Since moving back to Michigan, a couple of months ago, I've noticed cannabis shops on many corners in Flint and Burton... and the unmistakable scent in many public places. Genesee County and Michigan residents, in general, are enjoying marijuana. Many states are still in the process of legalizing. Weed is slowly, but surely, losing its "gateway drug" image from the 1980s.
Clarkston is having a vote to allow medical, but not recreational retail for weed. The opposition's slogan is "No store near my door." How about our very own Grand Blanc? There isn't a single cannabis shop around the city of 8,020 people (2021 US Census Bureau). And the same goes for Fenton, MI with a population of nearly 12,000 residents. So, what gives?
Considering states, counties and cities can make a mint on tax revenue associated with recreational and medicinal marijuana -- why not develop a plan? Maybe that tax money could be used to fix Saginaw Street in Grand Blanc? Or pave some of the side streets within the city of Fenton? The avoidance of these shops across the state of Michigan is not an anomaly.
I spoke briefly with City Manager for Grand Blanc, Wendy Jean-Buhrer, today. I asked if there is any discussion or future consideration to allow cannabis shops/sales in Grand Blanc. In short, Jean-Burher, said flat out, no. (Which was mildly disappointing to me... I already have a name for a shop in GB, "Bougie Boutique." Just kidding, I'm not getting into the business.)
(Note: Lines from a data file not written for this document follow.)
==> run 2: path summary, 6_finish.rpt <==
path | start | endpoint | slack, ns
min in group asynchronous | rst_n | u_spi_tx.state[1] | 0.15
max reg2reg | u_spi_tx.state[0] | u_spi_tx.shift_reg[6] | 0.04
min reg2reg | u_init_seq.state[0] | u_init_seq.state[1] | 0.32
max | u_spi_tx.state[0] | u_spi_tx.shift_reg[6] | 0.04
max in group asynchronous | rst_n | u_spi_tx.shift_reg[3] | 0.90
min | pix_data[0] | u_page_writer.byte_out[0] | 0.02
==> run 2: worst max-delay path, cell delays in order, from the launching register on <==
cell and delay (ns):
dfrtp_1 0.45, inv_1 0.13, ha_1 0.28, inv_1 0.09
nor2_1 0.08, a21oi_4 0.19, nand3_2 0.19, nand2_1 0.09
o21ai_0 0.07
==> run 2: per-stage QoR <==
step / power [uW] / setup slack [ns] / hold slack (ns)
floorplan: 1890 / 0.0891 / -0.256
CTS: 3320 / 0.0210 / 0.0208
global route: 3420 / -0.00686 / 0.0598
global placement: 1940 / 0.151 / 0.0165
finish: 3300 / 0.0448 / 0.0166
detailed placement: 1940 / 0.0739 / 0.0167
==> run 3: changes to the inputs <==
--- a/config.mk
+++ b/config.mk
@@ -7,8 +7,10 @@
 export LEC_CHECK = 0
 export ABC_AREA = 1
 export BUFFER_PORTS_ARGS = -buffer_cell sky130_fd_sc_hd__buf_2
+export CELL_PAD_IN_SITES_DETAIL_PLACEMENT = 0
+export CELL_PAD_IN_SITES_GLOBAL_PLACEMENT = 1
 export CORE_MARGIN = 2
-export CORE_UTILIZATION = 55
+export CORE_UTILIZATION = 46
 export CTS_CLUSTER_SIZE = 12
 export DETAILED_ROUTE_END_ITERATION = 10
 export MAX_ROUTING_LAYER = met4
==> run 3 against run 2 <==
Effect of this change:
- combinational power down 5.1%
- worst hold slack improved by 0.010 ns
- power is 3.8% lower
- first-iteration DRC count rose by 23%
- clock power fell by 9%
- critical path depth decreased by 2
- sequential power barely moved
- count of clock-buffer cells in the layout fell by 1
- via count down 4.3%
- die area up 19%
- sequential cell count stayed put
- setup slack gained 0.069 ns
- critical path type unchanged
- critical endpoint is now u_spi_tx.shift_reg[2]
[config.mk]
export PLATFORM = sky130hd
export DESIGN_NAME = fetch_stage
export DESIGN_NICKNAME = d
export VERILOG_FILES = /design/src/design/fetch_pkg.sv /design/src/design/fetch_ctrl.sv /design/src/design/fetch_if_id_reg.sv /design/src/design/fetch_pc_select.sv /design/src/design/fetch_prefetch_buffer.sv /design/src/design/fetch_stage.sv
export SDC_FILE = /design/constraint.sdc
export NUM_CORES = 1
export LEC_CHECK = 0
export ABC_AREA = 1
export ABC_CLOCK_PERIOD_IN_PS = 10240
export BUFFER_PORTS_ARGS = -buffer_cell sky130_fd_sc_hd__buf_4
export CELL_PAD_IN_SITES_DETAIL_PLACEMENT = 0
export CELL_PAD_IN_SITES_GLOBAL_PLACEMENT = 1
export CORE_ASPECT_RATIO = 0.8
export CORE_MARGIN = 5
export CORE_UTILIZATION = 45
export CTS_CLUSTER_SIZE = 12
export DETAILED_ROUTE_END_ITERATION = 7
export PLACE_DENSITY_LB_ADDON = 0.15
export SETUP_SLACK_MARGIN = 0.05
export SLEW_MARGIN = 0
export SYNTH_ARGS = -nofsm -noshare
export SYNTH_HDL_FRONTEND = slang
export SYNTH_SLANG_ARGS = --single-unit
[constraint.sdc]
create_clock -name clk -period 10.24 [get_ports clk]
set_input_delay 2.048 -clock clk [delete_from_list [all_inputs] [get_ports clk]]
set_output_delay 2.048 -clock clk [all_outputs]
set_load 0.005 [all_outputs]
[src/design/fetch_pkg.sv]
//////////////////////////////
// Shared definitions for the instruction fetch stage
// Data and address widths, trap field widths
// Fetch step size, PC and exception-PC select enums
//////////////////////////////

`default_nettype none

package fetch_pkg;

	// Data and address width
	localparam int unsigned XLEN = 32;

	// Upper address bits of the trap vector table
	localparam int unsigned TRAP_BASE_W = 24;

	// Interrupt vector index width
	localparam int unsigned VEC_W = 5;

	// One fetch step, all instructions are 32-bit
	localparam logic [XLEN-1:0] INSTR_BYTES = XLEN'(4);

	// Redirect target select, driven by decode with pc_set_i
	typedef enum logic [2:0] {
		PC_BOOT      = 3'd0,
		PC_JUMP      = 3'd1,
		PC_BRANCH    = 3'd2,
		PC_EXCEPTION = 3'd3,
		PC_MRET      = 3'd4,
		PC_DRET      = 3'd5,
		PC_FENCEI    = 3'd6
	} pc_mux_e;

	// Exception target select, used with PC_EXCEPTION
	typedef enum logic [1:0] {
		EXC_PC_EXCEPTION = 2'd0,
		EXC_PC_IRQ       = 2'd1,
		EXC_PC_DBD       = 2'd2,
		EXC_PC_DBE       = 2'd3
	} exc_pc_mux_e;

endpackage

`default_nettype wire

[src/design/fetch_ctrl.sv]
//////////////////////////////
// Fetch stage control
// Redirect versus consumption, mtvec init strobe
//////////////////////////////

`timescale 1ns/1ps
`default_nettype none

module fetch_ctrl (
	input  wire                    pc_set_i,
	input  wire fetch_pkg::pc_mux_e pc_mux_i,
	input  wire                    req_i,
	input  wire                    halt_if_i,
	input  wire                    id_ready_i,
	input  wire                    fetch_valid_i,
	output logic                   branch_o,
	output logic                   fetch_ready_o,
	output logic                   if_valid_o,
	output logic                   csr_mtvec_init_o
);

	logic consume;

	// Redirect always wins
	assign branch_o = pc_set_i;

	// Head moves into IF/ID only when decode can take it
	// No move in a redirect cycle, the head is stale
	assign consume = fetch_valid_i
		& req_i
		& id_ready_i
		& ~halt_if_i
		& ~pc_set_i;

	// Pop of the buffer head
	assign fetch_ready_o = consume;

	// Load of the IF/ID register, same event
	assign if_valid_o = consume;

	// CSR file sets up mtvec on boot
	assign csr_mtvec_init_o = pc_set_i & (pc_mux_i == fetch_pkg::PC_BOOT);

endmodule

`default_nettype wire

[src/design/fetch_if_id_reg.sv]
//////////////////////////////
// IF/ID pipeline register
// Load has priority over clear
//////////////////////////////

`timescale 1ns/1ps
`default_nettype none

module fetch_if_id_reg (
	input  wire                          clk,
	input  wire                          rst_n,
	input  wire                          if_valid_i,
	input  wire                          clear_instr_valid_i,
	input  wire [fetch_pkg::XLEN-1:0]    fetch_rdata_i,
	input  wire [fetch_pkg::XLEN-1:0]    fetch_addr_i,
	output logic                         instr_valid_id_o,
	output logic [fetch_pkg::XLEN-1:0]   instr_rdata_id_o,
	output logic [fetch_pkg::XLEN-1:0]   pc_id_o
);

	//////////////////////////////
	// Valid bit
	//////////////////////////////
	always_ff @(posedge clk or negedge rst_n)
	begin
		if (!rst_n)
		begin
			instr_valid_id_o <= 1'b0;
		end
		else if (if_valid_i)
		begin
			instr_valid_id_o <= 1'b1;
		end
		else if (clear_instr_valid_i)
		begin
			// Data and PC stay, only valid drops
			instr_valid_id_o <= 1'b0;
		end
	end

	//////////////////////////////
	// Instruction and its PC
	//////////////////////////////
	always_ff @(posedge clk)
	begin
		// Frozen while decode stalls
		if (if_valid_i)
		begin
			instr_rdata_id_o <= fetch_rdata_i;
			pc_id_o          <= fetch_addr_i;
		end
	end

endmodule

`default_nettype wire

[src/design/fetch_pc_select.sv]
//////////////////////////////
// Next fetch address selection
// Exception and interrupt vector forming
// Redirect target mux, word-aligned result
//////////////////////////////

`timescale 1ns/1ps
`default_nettype none

module fetch_pc_select (
	input  wire fetch_pkg::pc_mux_e           pc_mux_i,
	input  wire fetch_pkg::exc_pc_mux_e       exc_pc_mux_i,
	input  wire [fetch_pkg::XLEN-1:0]         boot_addr_i,
	input  wire [fetch_pkg::XLEN-1:0]         jump_target_id_i,
	input  wire [fetch_pkg::XLEN-1:0]         jump_target_ex_i,
	input  wire [fetch_pkg::XLEN-1:0]         mepc_i,
	input  wire [fetch_pkg::XLEN-1:0]         depc_i,
	input  wire [fetch_pkg::XLEN-1:0]         dm_halt_addr_i,
	input  wire [fetch_pkg::XLEN-1:0]         dm_exception_addr_i,
	input  wire [fetch_pkg::XLEN-1:0]         pc_id_i,
	input  wire [fetch_pkg::TRAP_BASE_W-1:0]  m_trap_base_addr_i,
	input  wire [fetch_pkg::VEC_W-1:0]        m_exc_vec_pc_mux_i,
	output logic [fetch_pkg::XLEN-1:0]        branch_addr_o
);

	logic [fetch_pkg::XLEN-1:0] exc_pc;
	logic [fetch_pkg::XLEN-1:0] next_pc;

	//////////////////////////////
	// Exception target
	//////////////////////////////
	always_comb
	begin
		unique case (exc_pc_mux_i)
			// All synchronous exceptions share the table base
			fetch_pkg::EXC_PC_EXCEPTION: exc_pc = {m_trap_base_addr_i, 8'h00};
			// Vectored interrupts, one word per line
			fetch_pkg::EXC_PC_IRQ:       exc_pc = {m_trap_base_addr_i, 1'b0,
				m_exc_vec_pc_mux_i, 2'b00};
			// Debug module entry points
			fetch_pkg::EXC_PC_DBD:       exc_pc = {dm_halt_addr_i[fetch_pkg::XLEN-1:2], 2'b00};
			fetch_pkg::EXC_PC_DBE:       exc_pc = {dm_exception_addr_i[fetch_pkg::XLEN-1:2],
				2'b00};
			default:                     exc_pc = {m_trap_base_addr_i, 8'h00};
		endcase
	end

	//////////////////////////////
	// Redirect target
	//////////////////////////////
	always_comb
	begin
		unique case (pc_mux_i)
			fetch_pkg::PC_BOOT:      next_pc = boot_addr_i;
			fetch_pkg::PC_JUMP:      next_pc = jump_target_id_i;
			fetch_pkg::PC_BRANCH:    next_pc = jump_target_ex_i;
			fetch_pkg::PC_EXCEPTION: next_pc = exc_pc;
			// Return from trap handler
			fetch_pkg::PC_MRET:      next_pc = mepc_i;
			// Return from debug mode
			fetch_pkg::PC_DRET:      next_pc = depc_i;
			// Refetch from the instruction after FENCE.I
			fetch_pkg::PC_FENCEI:    next_pc = pc_id_i + fetch_pkg::INSTR_BYTES;
			default:                 next_pc = boot_addr_i;
		endcase
	end

	// Word-aligned fetch only
	assign branch_addr_o = {next_pc[fetch_pkg::XLEN-1:2], 2'b00};

endmodule

`default_nettype wire

[src/design/fetch_prefetch_buffer.sv]
//////////////////////////////
// Prefetch buffer
// Memory request issue over req/gnt/rvalid
// Response FIFO with address tags, flush on redirect
//////////////////////////////

`timescale 1ns/1ps
`default_nettype none

module fetch_prefetch_buffer #(
	parameter int unsigned FIFO_DEPTH = 4
) (
	input  wire                          clk,
	input  wire                          rst_n,
	input  wire                          req_i,
	input  wire                          branch_i,
	input  wire [fetch_pkg::XLEN-1:0]    branch_addr_i,
	input  wire                          fetch_ready_i,
	output logic                         fetch_valid_o,
	output logic [fetch_pkg::XLEN-1:0]   fetch_rdata_o,
	output logic [fetch_pkg::XLEN-1:0]   fetch_addr_o,
	output logic                         instr_req_o,
	output logic [fetch_pkg::XLEN-1:0]   instr_addr_o,
	input  wire                          instr_gnt_i,
	input  wire                          instr_rvalid_i,
	input  wire [fetch_pkg::XLEN-1:0]    instr_rdata_i
);

	localparam int unsigned PTR_W = $clog2(FIFO_DEPTH);
	localparam int unsigned CNT_W = PTR_W + 1;
	localparam logic [CNT_W:0] DEPTH_L = (CNT_W+1)'(FIFO_DEPTH);

	// Fetch stream state
	logic                        active_q;
	logic                        req_pend_q;
	logic [fetch_pkg::XLEN-1:0]  fetch_addr_q;
	logic [fetch_pkg::XLEN-1:0]  resp_addr_q;

	// In-flight bookkeeping
	logic [CNT_W-1:0]            outstanding_q;
	logic [CNT_W-1:0]            discard_q;
	logic [CNT_W:0]              in_use;
	logic                        room;
	logic                        issued;
	logic                        drop_resp;

	// FIFO storage and pointers
	logic [fetch_pkg::XLEN-1:0]  data_mem [FIFO_DEPTH];
	logic [fetch_pkg::XLEN-1:0]  addr_mem [FIFO_DEPTH];
	logic [PTR_W-1:0]            wr_ptr_q;
	logic [PTR_W-1:0]            rd_ptr_q;
	logic [CNT_W-1:0]            count_q;
	logic                        push;
	logic                        pop;

	//////////////////////////////
	// Request side
	//////////////////////////////

	// Stored plus in-flight, flushed responses included
	assign in_use = {1'b0, count_q} + {1'b0, outstanding_q} + {1'b0, discard_q};
	assign room   = in_use < DEPTH_L;

	// Pending request held until granted
	assign instr_req_o  = active_q & ((req_i & room) | req_pend_q);
	assign instr_addr_o = fetch_addr_q;
	assign issued       = instr_req_o & instr_gnt_i;

	always_ff @(posedge clk or negedge rst_n)
	begin
		if (!rst_n)
		begin
			active_q   <= 1'b0;
			req_pend_q <= 1'b0;
		end
		else if (branch_i)
		begin
			// First redirect starts fetching
			active_q   <= 1'b1;
			req_pend_q <= 1'b0;
		end
		else
		begin
			req_pend_q <= instr_req_o & ~instr_gnt_i;
		end
	end

	// Next address to request and address of next kept response
	always_ff @(posedge clk or negedge rst_n)
	begin
		if (!rst_n)
		begin
			fetch_addr_q <= '0;
			resp_addr_q  <= '0;
		end
		else if (branch_i)
		begin
			fetch_addr_q <= branch_addr_i;
			resp_addr_q  <= branch_addr_i;
		end
		else
		begin
			if (issued)
				fetch_addr_q <= fetch_addr_q + fetch_pkg::INSTR_BYTES;
			if (push)
				resp_addr_q <= resp_addr_q + fetch_pkg::INSTR_BYTES;
		end
	end

	//////////////////////////////
	// Response side
	//////////////////////////////

	// Responses of a flushed stream come first, in order
	assign drop_resp = instr_rvalid_i & (discard_q != '0);
	assign push      = instr_rvalid_i & ~drop_resp & ~branch_i;
	assign pop       = fetch_ready_i & fetch_valid_o;

	always_ff @(posedge clk or negedge rst_n)
	begin
		if (!rst_n)
		begin
			outstanding_q <= '0;
			discard_q     <= '0;
		end
		else if (branch_i)
		begin
			// Everything still in flight now belongs to the old stream
			outstanding_q <= '0;
			discard_q     <= discard_q + outstanding_q + CNT_W'(issued)
				- CNT_W'(instr_rvalid_i);
		end
		else
		begin
			outstanding_q <= outstanding_q + CNT_W'(issued)
				- CNT_W'(instr_rvalid_i & ~drop_resp);
			discard_q     <= discard_q - CNT_W'(drop_resp);
		end
	end

	// FIFO control
	always_ff @(posedge clk or negedge rst_n)
	begin
		if (!rst_n)
		begin
			wr_ptr_q <= '0;
			rd_ptr_q <= '0;
			count_q  <= '0;
		end
		else if (branch_i)
		begin
			wr_ptr_q <= '0;
			rd_ptr_q <= '0;
			count_q  <= '0;
		end
		else
		begin
			if (push)
				wr_ptr_q <= wr_ptr_q + PTR_W'(1);
			if (pop)
				rd_ptr_q <= rd_ptr_q + PTR_W'(1);
			count_q <= count_q + CNT_W'(push) - CNT_W'(pop);
		end
	end

	// Data with its address tag
	always_ff @(posedge clk)
	begin
		if (push)
		begin
			data_mem[wr_ptr_q] <= instr_rdata_i;
			addr_mem[wr_ptr_q] <= resp_addr_q;
		end
	end

	// Oldest entry goes to the IF/ID register
	assign fetch_valid_o = count_q != '0;
	assign fetch_rdata_o = data_mem[rd_ptr_q];
	assign fetch_addr_o  = addr_mem[rd_ptr_q];

endmodule

`default_nettype wire

[src/design/fetch_stage.sv]
//////////////////////////////
// Instruction fetch stage top
// PC select, prefetch buffer, control, IF/ID register
//////////////////////////////

`timescale 1ns/1ps
`default_nettype none

module fetch_stage #(
	parameter int unsigned FIFO_DEPTH = 4
) (
	input  wire                              clk,
	input  wire                              rst_n,

	// Control from decode
	input  wire                              req_i,
	input  wire                              pc_set_i,
	input  wire fetch_pkg::pc_mux_e          pc_mux_i,
	input  wire fetch_pkg::exc_pc_mux_e      exc_pc_mux_i,
	input  wire                              halt_if_i,
	input  wire                              id_ready_i,
	input  wire                              clear_instr_valid_i,

	// Redirect operands
	input  wire [fetch_pkg::XLEN-1:0]        boot_addr_i,
	input  wire [fetch_pkg::XLEN-1:0]        jump_target_id_i,
	input  wire [fetch_pkg::XLEN-1:0]        jump_target_ex_i,
	input  wire [fetch_pkg::XLEN-1:0]        mepc_i,
	input  wire [fetch_pkg::XLEN-1:0]        depc_i,
	input  wire [fetch_pkg::XLEN-1:0]        dm_halt_addr_i,
	input  wire [fetch_pkg::XLEN-1:0]        dm_exception_addr_i,
	input  wire [fetch_pkg::TRAP_BASE_W-1:0] m_trap_base_addr_i,
	input  wire [fetch_pkg::VEC_W-1:0]       m_exc_vec_pc_mux_i,

	// Instruction memory bus
	output logic                             instr_req_o,
	output logic [fetch_pkg::XLEN-1:0]       instr_addr_o,
	input  wire                              instr_gnt_i,
	input  wire                              instr_rvalid_i,
	input  wire [fetch_pkg::XLEN-1:0]        instr_rdata_i,

	// To decode
	output logic                             instr_valid_id_o,
	output logic [fetch_pkg::XLEN-1:0]       instr_rdata_id_o,
	output logic [fetch_pkg::XLEN-1:0]       pc_id_o,
	output logic                             csr_mtvec_init_o
);

	// Redirect path
	logic                        branch_req;
	logic [fetch_pkg::XLEN-1:0]  branch_addr;

	// Buffer head and handshake
	logic                        fetch_valid;
	logic                        fetch_ready;
	logic [fetch_pkg::XLEN-1:0]  fetch_rdata;
	logic [fetch_pkg::XLEN-1:0]  fetch_addr;
	logic                        if_valid;

	fetch_pc_select pc_select_i (
		.pc_mux_i            (pc_mux_i),
		.exc_pc_mux_i        (exc_pc_mux_i),
		.boot_addr_i         (boot_addr_i),
		.jump_target_id_i    (jump_target_id_i),
		.jump_target_ex_i    (jump_target_ex_i),
		.mepc_i              (mepc_i),
		.depc_i              (depc_i),
		.dm_halt_addr_i      (dm_halt_addr_i),
		.dm_exception_addr_i (dm_exception_addr_i),
		.pc_id_i             (pc_id_o),
		.m_trap_base_addr_i  (m_trap_base_addr_i),
		.m_exc_vec_pc_mux_i  (m_exc_vec_pc_mux_i),
		.branch_addr_o       (branch_addr)
	);

	fetch_prefetch_buffer #(
		.FIFO_DEPTH (FIFO_DEPTH)
	) prefetch_buffer_i (
		.clk            (clk),
		.rst_n          (rst_n),
		.req_i          (req_i),
		.branch_i       (branch_req),
		.branch_addr_i  (branch_addr),
		.fetch_ready_i  (fetch_ready),
		.fetch_valid_o  (fetch_valid),
		.fetch_rdata_o  (fetch_rdata),
		.fetch_addr_o   (fetch_addr),
		.instr_req_o    (instr_req_o),
		.instr_addr_o   (instr_addr_o),
		.instr_gnt_i    (instr_gnt_i),
		.instr_rvalid_i (instr_rvalid_i),
		.instr_rdata_i  (instr_rdata_i)
	);

	fetch_ctrl ctrl_i (
		.pc_set_i         (pc_set_i),
		.pc_mux_i         (pc_mux_i),
		.req_i            (req_i),
		.halt_if_i        (halt_if_i),
		.id_ready_i       (id_ready_i),
		.fetch_valid_i    (fetch_valid),
		.branch_o         (branch_req),
		.fetch_ready_o    (fetch_ready),
		.if_valid_o       (if_valid),
		.csr_mtvec_init_o (csr_mtvec_init_o)
	);

	fetch_if_id_reg if_id_reg_i (
		.clk                 (clk),
		.rst_n               (rst_n),
		.if_valid_i          (if_valid),
		.clear_instr_valid_i (clear_instr_valid_i),
		.fetch_rdata_i       (fetch_rdata),
		.fetch_addr_i        (fetch_addr),
		.instr_valid_id_o    (instr_valid_id_o),
		.instr_rdata_id_o    (instr_rdata_id_o),
		.pc_id_o             (pc_id_o)
	);

endmodule

`default_nettype wire

==> results of run 1 <==
-- worst min path at each step --
stage | startpoint | end | slack, ns
after floorplan | prefetch_buffer_i.active_q | prefetch_buffer_i.active_q | 0.42
after global routing | prefetch_buffer_i.active_q | prefetch_buffer_i.active_q | 0.50
final | prefetch_buffer_i.active_q | prefetch_buffer_i.active_q | 0.45
after global placement | prefetch_buffer_i.active_q | prefetch_buffer_i.active_q | 0.44
after detailed placement | prefetch_buffer_i.active_q | prefetch_buffer_i.active_q | 0.44
after CTS | prefetch_buffer_i.active_q | prefetch_buffer_i.active_q | 0.46
-- Yosys cell counts (7+ instances only) --
cell type  instances  share of area, %
nand3_1          108               2.8
ha_1              16               1.0
o21ai_0          168               4.3
nor2_1           410               7.9
inv_1            156               3.0
edfxtp_1         310                48
dfrtp_1           76               9.8
nand2_1          625                12
or2_2             10              0.32
xor2_1            19              0.85
nor3_1            16              0.41
nand4_1           28              0.90
nand3b_1          12              0.46
clkbuf_1          59               1.1
inv_2              7              0.13
o22ai_1           63               2.0
fa_1               7              0.72
a21oi_1           76               2.0
buf_2             21              0.54
buf_4              9              0.35
-- layer usage --
| layer | vias to the layer above | global-route usage, % |
|---|---|---|
| met3 | 81 | 4.55 |
| met4 | 0 | 5.76 |
| met1 | 8128 | 38.1 |
| met5 | - | 0 |
| li1 | 8148 | - |
| met2 | 600 | 42.4 |
-- per-stage QoR --
step	hold slack [ns]	worst slack, ns	std cells	power [mW]
final	0.453	5.07	3171	4.29
after global routing	0.498	5.04	3171	4.51
after CTS	0.463	5.10	3171	4.32
after detailed placement	0.438	4.83	3101	2.91
after global placement	0.436	4.83	3101	2.89
after floorplan	0.422	4.51	2241	2.50
-- sequential cells by signal, indices dropped and copies added (netlist names) --
register,flops
prefetch_buffer_i.data_mem,128
if_id_reg_i.pc_id_o,30
prefetch_buffer_i.active_q,1
prefetch_buffer_i.rd_ptr_q,2
prefetch_buffer_i.count_q,3
if_id_reg_i.instr_valid_id_o,1
prefetch_buffer_i.instr_addr_o,30
prefetch_buffer_i.wr_ptr_q,2
prefetch_buffer_i.addr_mem,120
if_id_reg_i.instr_rdata_id_o,32
prefetch_buffer_i.discard_q,3
prefetch_buffer_i.outstanding_q,3
prefetch_buffer_i.resp_addr_q,30
prefetch_buffer_i.req_pend_q,1
-- cell type report --
cell class | instances | area, µm² | area share, %
flip-flops and latches | 386 | 11200 | 46.7
multi-input cells | 1596 | 7270 | 30.3
repair buffers | 393 | 2950 | 12.3
clock buffers | 62 | 1160 | 4.85
well taps | 560 | 701 | 2.92
inverters | 166 | 624 | 2.60
clock inverters | 8 | 98.8 | 0.411
-- logic make-up after synthesis --
group                      after synthesis  share of synthesized area (%)
AOI/OAI and AO/OA                      324                           8.92
DFF                                    386                           57.6
buffers and inverters                  259                           5.38
adders and majority gates               23                           1.75
other                                    1                         0.0193
and+or+nand+nor                       1220                           25.2
xor gates and xnor gates                25                           1.12
-- power by group through the flow --
stage                     Combinational [mW]  Sequential (mW)  Clock (mW)
after global routing                   0.912             2.10        1.50
after floorplan                        0.478             2.02           0
after detailed placement               0.805             2.11           0
after global placement                 0.790             2.10           0
after CTS                              0.809             2.08        1.43
final                                  0.807             2.08        1.41
-- worst max-delay path: cells and delay by family --
| kind | cells | cell delay, ns |
|---|---|---|
| simple gates | 1 | 0.12 |
| buf+inv | 3 | 0.92 |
People in our communities decide how they want to live: what to allow, avoid and plan for the future. That's great how it should be... I guess the confusing question I'm left with is: Do city officials (council, managers, etc), in any city, really think a large portion of their population ISN'T smoking weed? The old stereotypes associating weed consumption with income levels, career choices and any other 1980s "D.A.R.E." thinking is just that, old. I'm not suggesting the "everyone is doing it" mentality. Though, I am thinking about how those tax dollars could improve our everyday lives.
Also, please, don't give me any grief about "kids will blah blah blah..." Remember, parents' parent their own kids. And there's a good chance parents are partaking.